● **Work required**:
Looking at the entries below, how many lines include the word "synthesis"? Answer with the number alone.

# # # #

What follows belongs to an exercise in optimizing a design on an open flow for small area, a short achievable clock period and few clock cycles; a production flow would make more cautious choices. In this exercise RTL edits were held to simulation tests only and were not proved equivalent to the original. No activity file was given, so power comes from the tool's default toggle rates.

==> flow/design.v, too long to show whole: its modules and the start of the top module <==
// module aptb_acf: 1685 lines
module aptb_acf (
    input             clk,
    input             rst,           
    input             cmd_valid,
    output            cmd_ready,
    input      [31:0] cmd_word,      
    input      [31:0] cmd_data,      
    input      [31:0] cfg_fs,        
    input      [31:0] cfg_flo,       
    input      [31:0] cfg_fhi,       
    input      [15:0] cfg_tau,       
    output reg        rsp_valid,
    output reg [31:0] rsp_result,
    output reg [7:0]  rsp_err
);
  // ...
==> flow/run.sh <==
#!/bin/bash
# synth_recipe.tcl (not shown) runs the flow's synth.tcl, then flattens the netlist and writes it again
# the make line also repeats each setting of config.mk as NAME=value (left out here)
make -C /OpenROAD-flow-scripts/flow DESIGN_CONFIG=/design/flow/config.mk WORK_HOME=/design/flow/orfs CLKGATE_MAP_FILE= SYNTH_SCRIPT=/design/flow/synth_recipe.tcl finish
==> flow/config.mk <==
export PLATFORM = sky130hd
export DESIGN_NAME = aptb_acf
export DESIGN_NICKNAME = aptb_acf
export VERILOG_FILES = /design/flow/design.v
export SDC_FILE = /design/flow/constraint.sdc
export NUM_CORES = 4
export LEC_CHECK = 0
export CAP_MARGIN = 20
export CORE_MARGIN = 2
export CORE_UTILIZATION = 30
export SLEW_MARGIN = 20
==> flow/constraint.sdc <==
create_clock -name core_clock -period 15.0 [get_ports {clk}]
set_input_delay 3.0000 -clock core_clock [delete_from_list [all_inputs] [get_ports {clk}]]
set_output_delay 3.0000 -clock core_clock [all_outputs]
set_load 0.01 [all_outputs]
==> flow_summary.yaml, run 1 <==
placement:
  placed_area_um2: 73600
setup_path:
  critPathBufInv: 1
  critPathSlowestCell: "nor4b_1"
  start_kind: "flip-flop"
  rr_startpoint: "est_lag[1]"
  cp-end-kind: "flip-flop"
finish:
  fin_cells: 9193
  regArea_um2: 35400
  nFillCells: 22300
  clkCellAreaFrac_pct: 6.68
  multi_input_area_share_pct: 37.9
  antenna_cells: 6
  design.seq.count: 1341
  final_util_pct: 35.0
sta:
  timing.slew.headroom_pct: 13.8
  hold_violations: 0
  tns_ns: 0
clock_network:
  ctsHoldBuffers: 0
  post_cts_resize_count: 0
  cts.sinks: 1341
yosys:
  synth_ff_type: "edfxtp_1"
  synth-compound-area-share_pct: 13.9
  synth_xor_area_share_pct: 4.64
  yosys_register_bits: 1341
  synth_cells: 5900
  synth-simple-area-share_pct: 8.86
die:
  tap_cells: 2992
  rows: 174
  initial_core_util_pct: 30.2
power:
  p_leak_nw: 28.7
  comb-power_mw: 0.292
  power.density_nw_per_um2: 103
outcome:
  status: "timing/DRC/antenna clean"
routing:
  wl_met3_mm: 15.3
Testbench counts, summed over its fixed seeds: cycles 42,740.
==> run 2: changes to the inputs <==
--- a/flow/design.v
+++ b/flow/design.v
@@ -132,23 +132,26 @@
     reg        e_rd;         
     reg [6:0]  e_tgt;
     reg [7:0]  off;
     reg [8:0]  vv;           
     reg        rd_run;
     wire [7:0] e_rem  = {1'b0, e_tgt} - off;
     wire       e_feed = (e_st == E_POS) && (off >= {1'b0, e_tgt});
     wire       e_last = e_rd || (off[6:0] == nh1);
-    wire [15:0] m_hgt, m_heq, m_lgt;
+    reg  [15:0] m_hgt, m_heq, m_lgt;
+    reg  [8:0]  vv_n;
     genvar gj;
     generate
         for (gj = 0; gj < 16; gj = gj + 1) begin : g_md
-            assign m_hgt[gj] = (vv[7:4] > gj);
-            assign m_heq[gj] = (vv[7:4] == gj);
-            assign m_lgt[gj] = (vv[3:0] > gj);
+            always @(posedge clk) begin
+                m_hgt[gj] <= (vv_n[7:4] > gj);
+                m_heq[gj] <= (vv_n[7:4] == gj);
+                m_lgt[gj] <= (vv_n[3:0] > gj);
+            end
         end
     endgenerate
     wire [255:0] df;
     generate
         for (gj = 0; gj < 256; gj = gj + 1) begin : g_df
             assign df[gj] = (S[gj] ^ T[gj]) & (m_hgt[gj / 16] | (m_heq[gj / 16] & m_lgt[gj % 16]));
         end
     endgenerate
@@ -1494,18 +1497,18 @@
                 OP_CORR: begin
                     if (corr_bad) begin
                         done = 1'b1; r_err = E_LAG;
                     end else if (!sw_busy) begin
                         if (!have_win) begin
                             done = 1'b1;
                         end else if (!rd_run) begin
                             do_rd_start = 1'b1;
-                        end else if (pb_v && pb_rd) begin
-                            done = 1'b1; r_res = {24'd0, pb_d};
+                        end else if (pa_v && pa_rd) begin
+                            done = 1'b1; r_res = {24'd0, sb[7:0]};
                         end
                     end
                 end
                 default: begin
                     done = 1'b1; r_err = E_BADCMD;
                 end
                 endcase
             end
@@ -1621,17 +1624,17 @@
             pb_v <= pa_v;
             case (e_st)
             E_IDLE: begin
                 if (do_fill) begin
                     e_st  <= E_LOAD;
                     e_rd  <= 1'b0;
                     e_tgt <= mp;
                 end else if (do_rd_start) begin
-                    e_st  <= E_LOAD;
+                    e_st  <= E_POS;
                     e_rd  <= 1'b1;
                     e_tgt <= dlag;
                 end
             end
             E_LOAD: e_st <= E_POS;
             E_POS: begin
                 if (e_feed && e_last)
                     e_st <= e_rd ? E_IDLE : E_DRAIN;
@@ -1669,17 +1672,26 @@
         t_sel = 2'd0;
         if (e_st == E_POS) begin
             if (e_feed)                 t_sel = 2'd1;
             else if (e_rem >= 8'd16)    t_sel = 2'd3;
             else if (e_rem >= 8'd4)     t_sel = 2'd2;
             else                        t_sel = 2'd1;
         end
     end
+    always @(*) begin
+        case (t_sel)
+        2'd0:    vv_n = n;
+        2'd1:    vv_n = vv - 9'd1;
+        2'd2:    vv_n = vv - 9'd4;
+        default: vv_n = vv - 9'd16;
+        endcase
+    end
     always @(posedge clk) begin
+        vv <= vv_n;
         case (t_sel)
-        2'd0: begin T <= S;                  off <= 8'd0;          vv <= n;            end
-        2'd1: begin T <= {1'b0, T[255:1]};   off <= off + 8'd1;    vv <= vv - 9'd1;    end
-        2'd2: begin T <= {4'd0, T[255:4]};   off <= off + 8'd4;    vv <= vv - 9'd4;    end
-        default: begin T <= {16'd0, T[255:16]}; off <= off + 8'd16; vv <= vv - 9'd16;  end
+        2'd0: begin T <= S;                  off <= 8'd0;          end
+        2'd1: begin T <= {1'b0, T[255:1]};   off <= off + 8'd1;    end
+        2'd2: begin T <= {4'd0, T[255:4]};   off <= off + 8'd4;    end
+        default: begin T <= {16'd0, T[255:16]}; off <= off + 8'd16; end
         endcase
     end
 endmodule
==> run 2 against run 1 <==
  * Critical path depth fell by 2
  * Clock-buffer cell count up 8
  * Sequential share of layout area is 0.32 points higher
  * Cell count is 4.2% higher
  * Global-route usage decreased by 1.4 points
  * Combinational power is 2% higher
  * Routed wire length decreased by 6.3%
  * Still clean
  * Via count is essentially flat
  * Flip-flop and latch count is 46 higher
==> flow_summary.yaml, run 2 <==
power:
  ir_worst_vdd_mv: 0.118
  p_total_mw: 8.33
  p_leak_nw: 29.5
  power.density_nw_per_um2: 104
yosys:
  seq_area_frac_synth_pct: 52.2
  yosys.area.top_type_share_pct: 36.9
  synth-edff-count: 854
  synth.lib_cells_used.distinct: 90
  ys_top_cells_by_count: "edfxtp_1 (854), nor2_1 (642), a21oi_1 (613)"
  synth_area_leaders: "edfxtp_1 (37%), dfxtp_1 (15%), ha_1 (7.3%), fa_1 (6.7%), a21oi_1 (4.4%)"
  yosysTopAreaCell: "edfxtp_1"
  synth_ff_type: "edfxtp_1"
  ys_warn_count: 2
  synth_area_um2: 69500
  avgSynthCellArea_um2: 11.1
  synth_cells: 6270
  async_flop_share_pct: 0
  synth_most_common_cell: "edfxtp_1"
  yosys_register_bits: 1387
grt:
  grt_use_total_pct: 15.3
  grt_max_degree: 164
  grt_pass1_vias: 48300
  antenna_found_initial: 4
  grt_pass1_wl_mm: 285
  overflow: 0
setup_path:
  worstPathArrival_ns: 7.82
  crit_required_ns: 15.53
  critPathBufInv: 1
  critical_path_class: "flip-flop to flip-flop"
  critPathSlowestCell: "edfxtp_1"
  crit_fanout: 10
  critPathTopFamily: "compound AO/OA/AOI/OAI gates"
  cp_common_cell: "o21ai_0"
  start_kind: "flip-flop"
  cp-end-kind: "flip-flop"
  path_cells: "inv_1, fa_1, a21o_1, a21oi_1, o21ai_0, a31oi_2, mux2_2, ha_1, a21o_1, a21oi_1, o21ai_0, o21ai_0, o311ai_4, mux2_2, ha_1, nor2b_1, o21ai_0, a21oi_1, a211oi_1, o21ai_0, a21oi_1, nand2_1, mux2i_1, nor2_1"
  worst_path_largest_cell_delay_ns: 0.57
placement:
  port_buffers: 216
  placed_cells: 9287
  place_ws_ns: 7.66
  dp_hpwl_mm: 131
  gp_congestion: 0.881
clock_network:
  post_cts_resize_count: 0
  root_buffer: "clkbuf_16"
  post-cts-setup-buffers: 0
  h-tree-depth: 4
  ctsHoldBuffers: 0
  insertion_delay_ns: 0.81
  cts_buffers: 153
  cts.sinks: 1387
  cts_tree: "done"
  path_clk_slew_ns: 0.06
  cts_buffer_depth: 3
die:
  ioPinCount: 221
  core_um2: 230000
  die_h_um: 485
  initial_core_util_pct: 30.2
  rows: 176
  die_w_um: 485
  die_area_um2: 236000
routing:
  vias: 48000
  wl_per_cell_um: 19.2
  first_pass_iters: 6
  routed_wl_mm: 184
  routed_via_density: 5.01
  first_iter_violations: 4776
  antenna_left: 0
  drc: 0
finish:
  fin_cells: 9576
  nets: 7236
  final_common_cell: "edfxtp_1"
  area_growth_pct: 15.5
  largestRegisters: "S x256, T x256, F x255"
  layout_common_cells: "edfxtp_1 (854), nor2_1 (636), a21oi_1 (613), dfxtp_1 (532), inv_1 (518)"
  layout-drive-gt1-share_pct: 6.40
sta:
  fin_crit_sh_pct: 48.6
  tns_ns: 0
  worst_pin_slew_ns: 1.13
  fin_skew_ns: 0.0361
  setup_violations: 0
  rsz0062_at_grt: "false"
  slew_viol_final: 0
  timing.slew.headroom_pct: 24.0
  fin_crit_ns: 7.30
  setup_slack_ns: 7.70
  max_freq_mhz: 137
  hold_violations: 0
run:
  cap_violations: 0
outcome:
  status: "timing/DRC/antenna clean"
min_path:
  hold_class: "flip-flop to flip-flop"
[run 2: cell count changes after synthesis, moves of 46 or more]
| cell | previous run | this run |
|---|---|---|
| a22o_1 | 16 | 62 |
| nand2_1 | 352 | 486 |
| nor2_1 | 423 | 642 |
| xnor2_1 | 242 | 294 |
| a21oi_1 | 471 | 613 |
| dfxtp_1 | 483 | 533 |
| a222oi_1 | 206 | 17 |
| a211oi_1 | 93 | 23 |
| o21ai_0 | 201 | 109 |
| a221oi_1 | 31 | 240 |
[run 2: kinds of logic (layout without fill, tap and decap cells)]
group                      after synthesis  count (layout)  share of synthesized area (%)
DFF                                   1387            1387                           52.2
and+or+nand+nor                       1610            1610                           10.3
xor gates and xnor gates               400             400                           5.04
AOI/OAI and AO/OA                     1352            1352                           12.8
buffers and inverters                  807            1083                           4.49
other                                    1               5                        0.00539
muxes                                   73              73                           1.16
adders and majority gates              640             640                           14.0
[run 2: path summary, 6_finish.rpt]
path | startpoint | endpoint | slack, ns | cells past startpoint
worst max register to register | est_lag[1] | dv_rem[5] | 7.70 | 24
worst min register to register | pa_lag[1] | pb_lag[1] | 0.33 | 0
worst max-delay path | est_lag[1] | dv_rem[5] | 7.70 | 24
worst min-delay path | pa_lag[1] | pb_lag[1] | 0.33 | 0
[run 2: power breakdown]
group | switching, mW | internal, mW | leakage [nW]
Clock | 1.63 | 2.34 | 2.60
Sequential | 0.0223 | 4.04 | 10.7
Combinational | 0.151 | 0.146 | 16.1
Total | 1.81 | 6.52 | 29.5
[run 2: stage by stage]
step / hold slack (ns) / util [%] / cell area, um2
5_1_grt: 0.339 / 34.9 / 80300
2_1_floorplan: 0.310 / - / 69500
3_3_place_gp: 0.316 / 32.5 / 74900
4_1_cts: 0.326 / 34.9 / 80300
6_report: 0.325 / 34.9 / 80300
3_5_place_dp: 0.314 / 32.5 / 74900
[run 2: cell type report]
class / instances / area (um2)
fill: 22700 / 150000
sequential: 1387 / 36300
multi-input combinational: 4079 / 30200
clock buffer: 213 / 4430
tap: 3026 / 3790
timing repair buffer: 274 / 2620
inverter: 522 / 1970
clock inverter: 74 / 931
antenna: 1 / 2.50
[run 2: metal layers]
metal / track usage (%) / routed length [um]
met1: 21.1 / 82400
met2: 24.5 / 85200
met3: 2.37 / 10900
met4: 5.09 / 5340
met5: 0 / 0
Testbench counts of run 2, summed over its fixed seeds: cycles 42,204.

-- re-timing with driven ports --
How much do the figures lean on ideal ports? The routed layouts below were timed once more, with nothing changed but the port constraints.
Step 1: set_driving_cell puts a clkbuf_16 on clk and a buf_2 on each other input, an assumption about the parent block.
Step 2 moves the port delays by t, midway between the first and last clock arrival at a register: inputs arrive t later, outputs are due t later. That takes back most of the time a late clock gives input paths.
Three values: ideal ports, drivers, drivers and shift; two values: the first two.
| run | t (ns) | setup slack, ns | clock arrival spread, ns |
|---|---|---|---|
| run 1 | 0.884 | 7.840 / 7.840 / 7.840 | 0.046 / 0.046 |
| run 2 | 0.880 | 7.703 / 7.703 / 7.703 | 0.046 / 0.046 |
After both steps every run listed still meets setup and hold.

# # # #

● **Problem solution**:
2